La estabilidad normativa se ha transformado en una especie de deseo de la comunidad educativa, pero la cuestión no es que la estabilidad sea buena o mala, sino que puede afectar, y afecta, a una de las garantías constitucionales: la seguridad jurídica (art. 9.3).
Como suele pasar en muchas cuestiones lo más llamativo oculta lo más importante. Es cierto que en los últimos años se ha pasado de la LOGSE a la LOCE y de la LOCE a la LOE y que tanto cambio legislativo en poco ayuda a la seguridad jurídica. Pero el problema más profundo se encuentra en la enorme cantidad de normas de rango reglamentario que cada Administración Educativa elabora y que ni están sistematizadas ni siquiera están puestas en consonancia con el marco legal.

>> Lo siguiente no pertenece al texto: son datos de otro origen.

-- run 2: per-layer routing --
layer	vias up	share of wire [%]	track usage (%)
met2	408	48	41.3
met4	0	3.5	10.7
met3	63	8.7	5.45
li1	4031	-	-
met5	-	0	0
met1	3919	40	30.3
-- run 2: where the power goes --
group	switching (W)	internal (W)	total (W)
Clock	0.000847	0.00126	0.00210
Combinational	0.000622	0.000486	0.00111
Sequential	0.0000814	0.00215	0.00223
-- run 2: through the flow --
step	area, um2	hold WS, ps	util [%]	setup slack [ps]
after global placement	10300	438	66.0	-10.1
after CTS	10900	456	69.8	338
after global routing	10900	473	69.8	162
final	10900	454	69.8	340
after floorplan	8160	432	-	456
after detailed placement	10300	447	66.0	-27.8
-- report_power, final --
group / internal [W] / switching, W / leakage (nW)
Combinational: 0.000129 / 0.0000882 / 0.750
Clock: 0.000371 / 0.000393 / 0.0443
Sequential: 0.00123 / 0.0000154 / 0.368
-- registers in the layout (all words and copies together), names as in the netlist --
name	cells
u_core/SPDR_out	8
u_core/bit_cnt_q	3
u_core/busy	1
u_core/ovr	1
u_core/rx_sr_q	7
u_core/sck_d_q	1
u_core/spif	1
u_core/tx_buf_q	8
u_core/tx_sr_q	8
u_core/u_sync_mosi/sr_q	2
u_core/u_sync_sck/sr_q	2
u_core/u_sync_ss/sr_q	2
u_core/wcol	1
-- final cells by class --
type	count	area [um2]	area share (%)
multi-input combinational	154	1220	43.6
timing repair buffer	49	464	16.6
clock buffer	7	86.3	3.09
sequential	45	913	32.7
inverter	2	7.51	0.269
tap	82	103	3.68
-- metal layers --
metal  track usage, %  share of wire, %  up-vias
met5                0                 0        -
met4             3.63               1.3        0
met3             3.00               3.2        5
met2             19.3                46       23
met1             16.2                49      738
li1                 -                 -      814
--- src/rtl/cpu_controller.sv ---
// Eight-phase fetch/execute sequencer for the 8-bit RISC CPU; all strobes registered (decoded from next state).
// Optional SINGLE_STEP_EN adds a `step` input that parks the FSM after S7 until a step rising edge.
module cpu_controller #(
  parameter logic [2:0] HLT_OP = 3'b000,
  parameter logic [2:0] SKZ_OP = 3'b001,
  parameter logic [2:0] ADD_OP = 3'b010,
  parameter logic [2:0] AND_OP = 3'b011,
  parameter logic [2:0] XOR_OP = 3'b100,
  parameter logic [2:0] LDA_OP = 3'b101,
  parameter logic [2:0] STO_OP = 3'b110,
  parameter logic [2:0] JMP_OP = 3'b111
) (
  input  logic       clk,
  input  logic       rst_n,
  input  logic       ena,
  input  logic [2:0] opcode,
  input  logic       zero,
`ifdef SINGLE_STEP_EN
  input  logic       step,
`endif
  output logic       inc_pc,
  output logic       load_pc,
  output logic       rd,
  output logic       wr,
  output logic       load_ir,
  output logic       load_acc,
  output logic       datactl_ena,
  output logic       alu_c,
  output logic       halt
);

  typedef enum logic [3:0] {
    ST_WAIT,
    ST_S0,
    ST_S1,
    ST_S2,
    ST_S3,
    ST_S4,
    ST_S5,
    ST_S6,
    ST_S7,
`ifdef SINGLE_STEP_EN
    ST_STEP_WAIT,
`endif
    ST_HALTED
  } state_t;

  state_t state_q, state_d;
  logic   zflag_q, zflag_d;
  logic   inc_pc_q, load_pc_q, rd_q, wr_q, load_ir_q, load_acc_q, datactl_ena_q, alu_c_q, halt_q;
  logic   inc_pc_d, load_pc_d, rd_d, wr_d, load_ir_d, load_acc_d, datactl_ena_d, alu_c_d, halt_d;
  logic   alu_op;

`ifdef SINGLE_STEP_EN
  logic step_q;
  logic step_rise;
  assign step_rise = step & ~step_q;

  always_ff @(posedge clk or negedge rst_n) begin
    if (!rst_n) step_q <= 1'b0;
    else        step_q <= step;
  end
`endif

  assign alu_op = (opcode == ADD_OP) || (opcode == AND_OP) ||
                  (opcode == XOR_OP) || (opcode == LDA_OP);

  always_comb begin
    state_d       = state_q;
    inc_pc_d      = 1'b0;
    load_pc_d     = 1'b0;
    rd_d          = 1'b0;
    wr_d          = 1'b0;
    load_ir_d     = 1'b0;
    load_acc_d    = 1'b0;
    datactl_ena_d = 1'b0;
    alu_c_d       = 1'b0;
    halt_d        = 1'b0;

    // HALTED is sticky: only reset leaves it, ena has no say.
    if (state_q == ST_HALTED) begin
      state_d = ST_HALTED;
    end else if (!ena) begin
      state_d = ST_WAIT;
    end else begin
      case (state_q)
        ST_WAIT: state_d = ST_S0;
        ST_S0:   state_d = ST_S1;
        ST_S1:   state_d = ST_S2;
        ST_S2:   state_d = ST_S3;
        ST_S3:   state_d = (opcode == HLT_OP) ? ST_HALTED : ST_S4;
        ST_S4:   state_d = ST_S5;
        ST_S5:   state_d = ST_S6;
        ST_S6:   state_d = ST_S7;
`ifdef SINGLE_STEP_EN
        ST_S7:        state_d = ST_STEP_WAIT;
        ST_STEP_WAIT: state_d = step_rise ? ST_S0 : ST_STEP_WAIT;
`else
        ST_S7:   state_d = ST_S0;
`endif
        default: state_d = ST_WAIT;
      endcase
    end

    // zero is captured once, on the edge into S3; later toggles cannot affect SKZ.
    zflag_d = (state_d == ST_S3) ? zero : zflag_q;

    case (state_d)
      ST_S0, ST_S1: begin
        rd_d      = 1'b1;
        load_ir_d = 1'b1;
        inc_pc_d  = 1'b1;
      end
      ST_S4: begin
        if (alu_op) begin
          rd_d    = 1'b1;
          alu_c_d = 1'b1;
        end else if (opcode == STO_OP) begin
          datactl_ena_d = 1'b1;
        end else if (opcode == JMP_OP) begin
          load_pc_d = 1'b1;
        end else if (opcode == SKZ_OP) begin
          inc_pc_d = zflag_q;
        end
      end
      ST_S5: begin
        if (alu_op) begin
          rd_d       = 1'b1;
          load_acc_d = 1'b1;
        end else if (opcode == STO_OP) begin
          datactl_ena_d = 1'b1;
          wr_d          = 1'b1;
        end else if (opcode == JMP_OP) begin
          load_pc_d = 1'b1;
        end else if (opcode == SKZ_OP) begin
          inc_pc_d = zflag_q;
        end
      end
      ST_S6: begin
        if (alu_op)                rd_d          = 1'b1;
        else if (opcode == STO_OP) datactl_ena_d = 1'b1;
      end
      ST_HALTED: halt_d = 1'b1;
      default: ;
    endcase
  end

  always_ff @(posedge clk or negedge rst_n) begin
    if (!rst_n) begin
      state_q       <= ST_WAIT;
      zflag_q       <= 1'b0;
      inc_pc_q      <= 1'b0;
      load_pc_q     <= 1'b0;
      rd_q          <= 1'b0;
      wr_q          <= 1'b0;
      load_ir_q     <= 1'b0;
      load_acc_q    <= 1'b0;
      datactl_ena_q <= 1'b0;
      alu_c_q       <= 1'b0;
      halt_q        <= 1'b0;
    end else begin
      state_q       <= state_d;
      zflag_q       <= zflag_d;
      inc_pc_q      <= inc_pc_d;
      load_pc_q     <= load_pc_d;
      rd_q          <= rd_d;
      wr_q          <= wr_d;
      load_ir_q     <= load_ir_d;
      load_acc_q    <= load_acc_d;
      datactl_ena_q <= datactl_ena_d;
      alu_c_q       <= alu_c_d;
      halt_q        <= halt_d;
    end
  end

  assign inc_pc      = inc_pc_q;
  assign load_pc     = load_pc_q;
  assign rd          = rd_q;
  assign wr          = wr_q;
  assign load_ir     = load_ir_q;
  assign load_acc    = load_acc_q;
  assign datactl_ena = datactl_ena_q;
  assign alu_c       = alu_c_q;
  assign halt        = halt_q;

endmodule

--- config.mk ---
export PLATFORM = sky130hd
export DESIGN_NAME = cpu_controller
export DESIGN_NICKNAME = d
export VERILOG_FILES = /design/src/rtl/cpu_controller.sv
export SDC_FILE = /design/constraint.sdc
export NUM_CORES = 1
export LEC_CHECK = 0
export CAP_MARGIN = 10
export CORE_MARGIN = 4
export CORE_UTILIZATION = 40
export CTS_CLUSTER_DIAMETER = 120
export DETAILED_ROUTE_END_ITERATION = 6
export PLACE_DENSITY = 0.71
export SYNTH_ARGS = -nofsm -noshare
export SYNTH_HDL_FRONTEND = slang
export SYNTH_SLANG_ARGS = --single-unit
--- constraint.sdc ---
create_clock -name clk -period 2 [get_ports clk]
set_input_delay 0.4 -clock clk [delete_from_list [all_inputs] [get_ports clk]]
set_output_delay 0.4 -clock clk [all_outputs]
set_load 0.01 [all_outputs]
### Word level (Yosys, flattened, before mapping)

Index checks and enable logic that the tools add are counted.

* bits in registers: 14
* input bits: 7
* word-level logic and storage cells: 66

* equal/unequal tests: 23
* reductions and logical operators: 9
* muxes and demuxes: 23

Operators with widths (count)
* equality test 4 x 3 -> 1 bit (second input constant): 8
* one-hot mux 4 bit (8 select lines): 1
* 2-to-1 mux 1 bit: 17
* equality test 3 bit (second input constant): 4
* equality test 4 x 2 -> 1 bit (second input constant): 3
* equality test 4 bit (second input constant): 3
* 2-to-1 mux 4 bit: 3
* equality test 4 x 1 -> 1 bit (second input constant): 2
* equality test 3 x 2 -> 1 bit (second input constant): 2
* OR reduction 2 bit: 3
* logical NOT 4 bit: 1
* one-hot mux 1 bit (2 select lines): 2
* equality test 3 x 1 -> 1 bit (second input constant): 1
* logical NOT 3 bit: 1
* logical OR 1 bit: 3
* OR reduction 3 bit: 1

### Longest topological paths before layout

Gate-level depths: netlist of run 1.

* depth after elaboration: 8
* gate-level depth with buffers: 4
* depth with buffers taken out: 3

### Least setup slack after synthesis of run 1

No wires, ideal clock.

* path type: reg-to-reg
* from: register state_q[3]
* to: register zflag_q
* clock period less this slack: 1230 ps
* arrival time: 1105 ps
* cell stages (with the launch flop): 4
* setup time: 125 ps
* path slack: 770 ps
* buffers on the path: 0
* path through: dfrtp_1 -> nand2b_1 -> nor3_1 -> mux2_2

* word-level cells in the longest chain between the ends: 6
* elaborated cells on any way between the ends: 15
* classes of those cells: eq/ne: 10; mux: 3; reduce/logical: 2

Ends and longest elaborated chain
* start: declaration: line 48 `state_t state_q, state_d;`
* start signal: assignment: line 162 `state_q <= state_d;`
* equality test 4 bit or logical NOT 4 bit (tied branches): line 86 `case (state_q)`
* OR reduction 2 bit (no source line)
* one-hot mux 4 bit (8 select lines): line 86
* 2-to-1 mux 4 bit: line 83 `end else if (!ena) begin`
* 2-to-1 mux 4 bit *: line 81 `if (state_q == ST_HALTED) begin`
* equality test 4 x 3 -> 1 bit *: line 106 `zflag_d = (state_d == ST_S3) ? zero : zflag_q;`
* end signal: assignment: line 163 `zflag_q <= zflag_d;`
* end: declaration: line 49 `logic zflag_q, zflag_d;`

Every way passes the cells marked *; elsewhere a longest branch is shown, timed or not.
A chain may end at the register's enable or synchronous reset.

### Worst setup path in the final report of run 1

* from: register alu_c_q (netlist: alu_c)
* to: output alu_c

RTL lines
* start: declaration: line 50 `logic inc_pc_q, load_pc_q, rd_q, wr_q, load_ir_q, load_acc_q, datactl_ena_q, alu_c_q, halt_q;`
* start signal: assignment: line 171 `alu_c_q <= alu_c_d;`
* end: declaration: line 28 `output logic alu_c,`

No word-level cell between the ends.

==> flow_summary.json, run 1 <==
{
  "status": "finished, final reports clean",
  "synth_top_area_cell": "dfrtp_1",
  "dp_hpwl_microns": 848,
  "worstMarginPinSlew_ns": 0.598,
  "total_switching_power_mw": 0.309,
  "postSynthCellCount": 58,
  "number_of_routed_nets_with_antenna_violations": 0,
  "routed_wirelength_mm": 1.19,
  "leakage_nw": 0.360,
  "post-route-period-util_pct": 77.3,
  "vias_in_the_first_global_route": 456,
  "synth_most_common_cell": "dfrtp_1",
  "criticalPathCategory": "reg -> out",
  "post_synth_main_area_contributors": "dfrtp_1 (55%), buf_6 (3.5%), nor2_1 (3.5%)",
  "chain_of_cells_forming_the_critical_path": "clkdlybuf4s50_1",
  "timing.critical_path.arrival_ns": 1.15,
  "die_w_microns": 47.9,
  "clk_transition_reported_paths_ns": 0.10,
  "drt-initial-drc-count": 8,
  "clock_insertion_delay_worst_skew_ns": 0.29,
  "crit_slowest_cell": "clkdlybuf4s50_1",
  "globalRouteTotalUtil_pct": 13.2,
  "die_y_microns": 47.9,
  "die_area_sq_um": 2290,
  "buf_inv_on_cp": 1,
  "global_route.overflow_total": 0,
  "route.detailed.wl_per_inst_microns": 13.0,
  "total_power_mw": 0.908,
  "io_buffer_count": 15,
  "seq_area_frac_synth_pct": 55.0,
  "cp_top_family": "buffers and inverters",
  "crit_required_ns": 1.60,
  "start_util_pct": 42.3,
  "growth_of_design_area_from_synthesis_to_finish_pct": 28.9,
  "final.setup_skew_ns": 0.00805,
  "holdBufCountCts": 0,
  "rows": 14,
  "cts_root_buffer": "clkbuf_4",
  "htree_num_levels": 1,
  "setup.worst_path.end_class": "primary output",
  "total_clock_buffers_created_by_cts": 3,
  "post_synth.cell_area_avg_sq_um": 11.0,
  "synth.yosys.warnings": 0,
  "slowest_delay_ns": 0.53,
  "rsz0062_at_grt": "false",
  "post-route-drc-count": 0,
  "yosys_register_bits": 14,
  "start_kind": "flip-flop",
  "synth_enable_flop_cells": 0,
  "via_per_inst": 5.19,
  "seqPwrFrac_pct": 46.8,
  "final.setup.tns_ns": 0,
  "final_layout_size_suffix_gt1_share_pct": 10.7,
  "ff_latch_area_sq_um": 350,
  "synthArstFlopShare_pct": 100,
  "clock_sinks": 14,
  "syn_nets": 65,
  "timing.final.setup_violations": 0,
  "timing_max_transition_violations_final": 0,
  "grt_start_max_net_pins": 15,
  "maxCapViolCount": 0,
  "stdcell_count": 91,
  "antenna_found_initial": 0,
  "synth.distinct_cells": 29,
  "worstPathMaxFanout": 1,
  "fp.coreArea_sq_um": 1510,
  "post-place-cells": 87,
  "type_of_the_tightest_min_delay_check": "in -> async",
  "synthDominantCellAreaShare_pct": 55.0,
  "clock_tree.buffer_depth": 2,
  "power_report.internal_total_mw": 0.598,
  "ports_placed_on_the_boundary": 16,
  "achievable-frequency_mhz": 647,
  "firstDrtPassIters": 4,
  "final_util_pct": 54.5,
  "sw_frac_of_total_pct": 34.1,
  "vias": 472,
  "placement_setup_slack_ns": 0.238,
  "num_antenna_cells": 0,
  "number_of_fillers_in_the_final_layout": 132,
  "hold_viol": 0,
  "post_cts_resize_count": 0,
  "worst_ir_drop_vdd_v": 0.000519,
  "most_numerous_cell_types_in_the_synthesized_netlist": "dfrtp_1 (14), nor2_1 (6), nand2_1 (5)",
  "p_per_cell_area_nw_per_um2": 1110,
  "post_cts.repair.setup_buffers": 0,
  "finalNetCount": 83,
  "period_needed_ns": 1.55,
  "gp_congestion": 0.837,
  "netlist_area_sq_um": 637,
  "wire_length_of_the_first_global_routing_pass_mm": 2.04,
  "ys_dominant_reg_cell": "dfrtp_1",
  "finalWorstSetupSlack_ns": 0.455,
  "multi_input_comb_area_sq_um": 249,
  "combPwrFrac_pct": 29.8,
  "cts_tree": "done",
  "worst_slew_margin_rel_pct": 60.0,
  "clockPowerShare_pct": 23.4
}
layer usage:
metal	vias to the layer above	wire, microns	GRT usage (%)
li1	244	-	-
met1	214	544	16.6
met2	12	543	19.3
met3	2	74	4.51
met4	0	23	8.60
met5	-	0	0
registers in the layout (all words and copies together) (netlist names):
signal	cells
inc_pc	1
zflag_q	1
load_pc	1
alu_c	1
halt	1
wr	1
load_acc	1
load_ir	1
datactl_ena	1
rd	1
state_q	4
kinds of logic (layout without fill, tap and decap cells):
kind of cell    Yosys count  count (layout)  share of synthesized area, %
mux                       1               1                          1.77
simple gates             24              24                          20.2
buf+inv                   5              22                          5.89
compound gates           12              12                          14.3
xor+xnor                  2               2                          2.75
flops                    14              14                          55.0
cell usage in the layout, fill, tap and decap left out, types with 2 or more instances in the layout:
cell type,count
and3b_1,2
nor3_1,3
nor4_1,2
clkbuf_4,3
nor2_1,6
inv_1,2
nand2_1,5
dfrtp_1,14
a21oi_1,2
clkdlybuf4s50_1,15
worst paths after layout:
path | from | to | slack (ns) | cells past startpoint
setup / recovery | alu_c | alu_c | 0.45 | 1
hold / removal | rst_n | state_q[0] | 0.48 | 1
setup reg to reg | state_q[0] | zflag_q | 0.59 | 3
hold reg to reg | zflag_q | zflag_q | 0.51 | 1
max in group asynchronous | rst_n | inc_pc | 1.13 | 1
min in group clk | zflag_q | zflag_q | 0.51 | 1
stage by stage:
stage               hold WS (ns)  instance area, sq um
floorplan                  0.104                   637
finish                     0.480                   821
detailed placement         0.497                   785
CTS                        0.505                   821
global route               0.540                   821
global placement           0.494                   785
layout make-up:
cell class,instances,share of cell area [%]
repair buffers,16,19.2
well taps,16,2.44
flip-flops and latches,14,42.7
clock buffers,4,4.42
inverters,2,0.915
multi-input cells,39,30.3
power groups by stage:
stage	Clock (mW)	Combinational, mW	Sequential [mW]
6_report	0.212	0.270	0.425
5_1_grt	0.227	0.306	0.436
4_1_cts	0.213	0.274	0.420
3_5_place_dp	0	0.271	0.427
3_3_place_gp	0	0.269	0.428
2_1_floorplan	0	0.230	0.394
(Power assumes the default switching activity.)
==> run 2, diff against run 1 <==
==> constraint.sdc (replaced) <==
create_clock -name clk -period 1.6 [get_ports clk]
set_input_delay 0.32 -clock clk [delete_from_list [all_inputs] [get_ports clk]]
set_output_delay 0.32 -clock clk [all_outputs]
set_load 0.01 [all_outputs]
==> flow_summary.json, run 2 (synthesized netlist as in run 1, its figures left out) <==
{
  "status": "finished, final reports clean",
  "total_power_mw": 1.16,
  "globalRouteTotalUtil_pct": 12.9,
  "clock_sinks": 14,
  "io_buffer_count": 15,
  "number_of_flip_flops_in_the_largest_register": 4,
  "post-route-drc-count": 0,
  "final.setup_skew_ns": 0.00242,
  "worst_slew_margin_rel_pct": 75.4,
  "maxCapViolCount": 0,
  "die_area_sq_um": 2290,
  "ports_placed_on_the_boundary": 16,
  "global_route.overflow_total": 0,
  "number_of_fillers_in_the_final_layout": 139,
  "routed_wirelength_mm": 1.33,
  "clock_tree.buffer_depth": 2,
  "final_layout_size_suffix_gt1_share_pct": 16.3,
  "wire_length_of_the_first_global_routing_pass_mm": 1.99,
  "stdcell_count": 96,
  "fp.coreArea_sq_um": 1510,
  "via_per_inst": 5.66,
  "p_per_cell_area_nw_per_um2": 1350,
  "post-place-cells": 92,
  "chain_of_cells_forming_the_critical_path": "clkdlybuf4s50_1",
  "holdBufCountCts": 0,
  "die_y_microns": 47.9,
  "hold_viol": 0,
  "period_needed_ns": 1.48,
  "final_common_cell": "clkdlybuf4s50_1",
  "final.setup.tns_ns": 0,
  "grt_start_max_net_pins": 15,
  "slowest_delay_ns": 0.53,
  "post-route-period-util_pct": 92.3,
  "worst_ir_drop_vdd_v": 0.000831,
  "setup.worst_path.end_class": "primary output",
  "rsz0062_at_grt": "false",
  "timing_max_transition_violations_final": 0,
  "cts_root_buffer": "clkbuf_4",
  "route.detailed.wl_per_inst_microns": 13.9,
  "total_clock_buffers_created_by_cts": 3,
  "vias_in_the_first_global_route": 442,
  "antenna_found_initial": 0,
  "number_of_routed_nets_with_antenna_violations": 0,
  "firstDrtPassIters": 4,
  "buf_inv_on_cp": 1,
  "leakage_nw": 0.384,
  "dp_hpwl_mm": 1.01,
  "crit_slowest_cell": "clkdlybuf4s50_1",
  "placed_area_sq_um": 822,
  "timing.final.setup_violations": 0,
  "final_util_pct": 57.0,
  "achievable-frequency_mhz": 677,
  "gr-max-usage-layer": "met2",
  "met1_usage_pct": 15.4,
  "vias": 543,
  "start_util_pct": 42.3,
  "most_frequent_cells_in_the_layout": "clkdlybuf4s50_1 (15), dfrtp_1 (14), nor2_1 (6), buf_4 (6), nand2_1 (5)",
  "growth_of_design_area_from_synthesis_to_finish_pct": 34.8,
  "criticalPathCategory": "reg -> out",
  "type_of_the_tightest_min_delay_check": "in -> async",
  "drt-initial-drc-count": 17,
  "postLayoutCellArea_sq_um": 858,
  "die_w_microns": 47.9,
  "reg2reg_setup_slack_ns": 0.21,
  "finalNetCount": 88,
  "num_antenna_cells": 0,
  "clk_transition_reported_paths_ns": 0.09,
  "start_kind": "flip-flop",
  "crit_required_ns": 1.28,
  "cp_top_family": "buffers and inverters",
  "htree_num_levels": 1,
  "post_cts.repair.setup_buffers": 0,
  "groute.layer.met2.usage_pct": 20.8,
  "global_route.usage.met3_pct": 4.89,
  "post_cts_resize_count": 0,
  "timing.critical_path.arrival_ns": 1.16,
  "registers.top_by_ff_count": "state_q",
  "cts_tree": "done",
  "rows": 14,
  "clock_insertion_delay_worst_skew_ns": 0.29,
  "gp_congestion": 0.805,
  "worstPathMaxFanout": 1,
  "worstMarginPinSlew_ns": 0.368
}
run 2: where the power goes:
part	switching, mW	total [mW]	internal, mW
logic	0.172	0.358	0.186
registers	0.106	0.537	0.431
clock network	0.122	0.261	0.139
total	0.399	1.16	0.756
run 2: final timing paths:
check / from / end / cells after the start
max: rd / rd / 1
min: rst_n / rd / 2
max reg2reg: state_q[0] / zflag_q / 3
min reg2reg: zflag_q / zflag_q / 1
max in group asynchronous: rst_n / state_q[3] / 2
min in group clk: zflag_q / zflag_q / 1
run 2: through the flow:
step	hold slack (ns)	setup WS, ns
finish	0.331	0.123
global route	0.333	0.0835
CTS	0.342	0.118
detailed placement	0.538	-0.0536
global placement	0.515	0.00788
floorplan	0.0244	0.370
run 2: final cells by class:
class | count | area (sq um) | share of cell area, %
Clock buffer | 4 | 36.3 | 4.23
Inverter | 2 | 7.51 | 0.875
Multi-Input combinational cell | 39 | 249 | 29.0
Sequential cell | 14 | 350 | 40.8
Tap cell | 16 | 20.0 | 2.33
Timing Repair Buffer | 21 | 195 | 22.7
run 2: metal layers:
metal	part of all wire, %	vias to the layer above
met2	48	19
met5	0	-
met3	6.3	5
met4	2.9	0
met1	43	267
li1	-	252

La propuesta del Ministerio intenta cortar la “diarrea legislativa” en Educación, pero no contempla posibles medidas para dar mayor seguridad jurídica cuando estamos en el nivel reglamentario, medidas tales como poner al día todos los reglamentos con la LOE o crear códigos reglamentarios.
La principal medida sobre estabilidad normativa dice lo siguiente (página 26):
101. Tanto los cambios normativos como en su caso las futuras modificaciones que se puedan derivar de las medidas acordadas en este Pacto Social y Político por la educación precisarán una mayoría parlamentaria de 2/3 en el Parlamento.
Los diversos tipos de mayorías que se requieren para aprobar leyes están regulados por la Constitución. En términos generales una ley ordinaria requiere mayoría simple y una ley orgánica requiere mayoría absoluta. Tengo mis serias dudas acerca de la constitucionalidad de esta propuesta, por más que se intente introducir en el Reglamento parlamentario, éste también puede ser inconstitucional.
Los principales gestores del sistema educativos son las Comunidades Autónomas y la LOE ha abierto la posibilidad a la existencia de leyes educativas autonómicas. La propuesta del Ministerio no aclara si el Parlamento al que hace referencia son las Cortes Generales únicamente o también se incluyen los parlamentos autonómicos. En todo caso el mismo problema que tendría las Cortes con la Constitución, lo tendría los parlamentos autonómicos con sus respectivos estatutos. Tampoco se aclara si solamente afectaría al Congreso o sería igualmente aplicable al Senado.
Independientemente de los problemas de constitucionales, esta supermayoría para las leyes educativas haría más difícil cambiar una asignatura de curso que aumentar una disminuir una sanción penal. Las leyes educativas se convertirían en las normas más difícilmente modificables ya que requerirían siempre del acuerdo de los dos principales grupos parlamentarios. De hecho se requeriría una mayoría más fuerte para modificar una ley educativa que para hacer una reforma constitucional por el procedimiento del art. 167.2
Cabe la posibilidad de que la mayoría que se recoge en la Propuesta ministerial sea simplemente un acuerdo político y no se quiera reflejar normativamente, pero los acuerdos políticos, posibles, son eso y dependerá del interés de todos los actores por cumplirlo en el futuro. La experiencia que tenemos de supermayorías, exigidas tanto normativamente o por medio de acuerdos políticos, nos indica que éstas pueden ser más una ocasión para el bloqueo que una ocasión para consenso.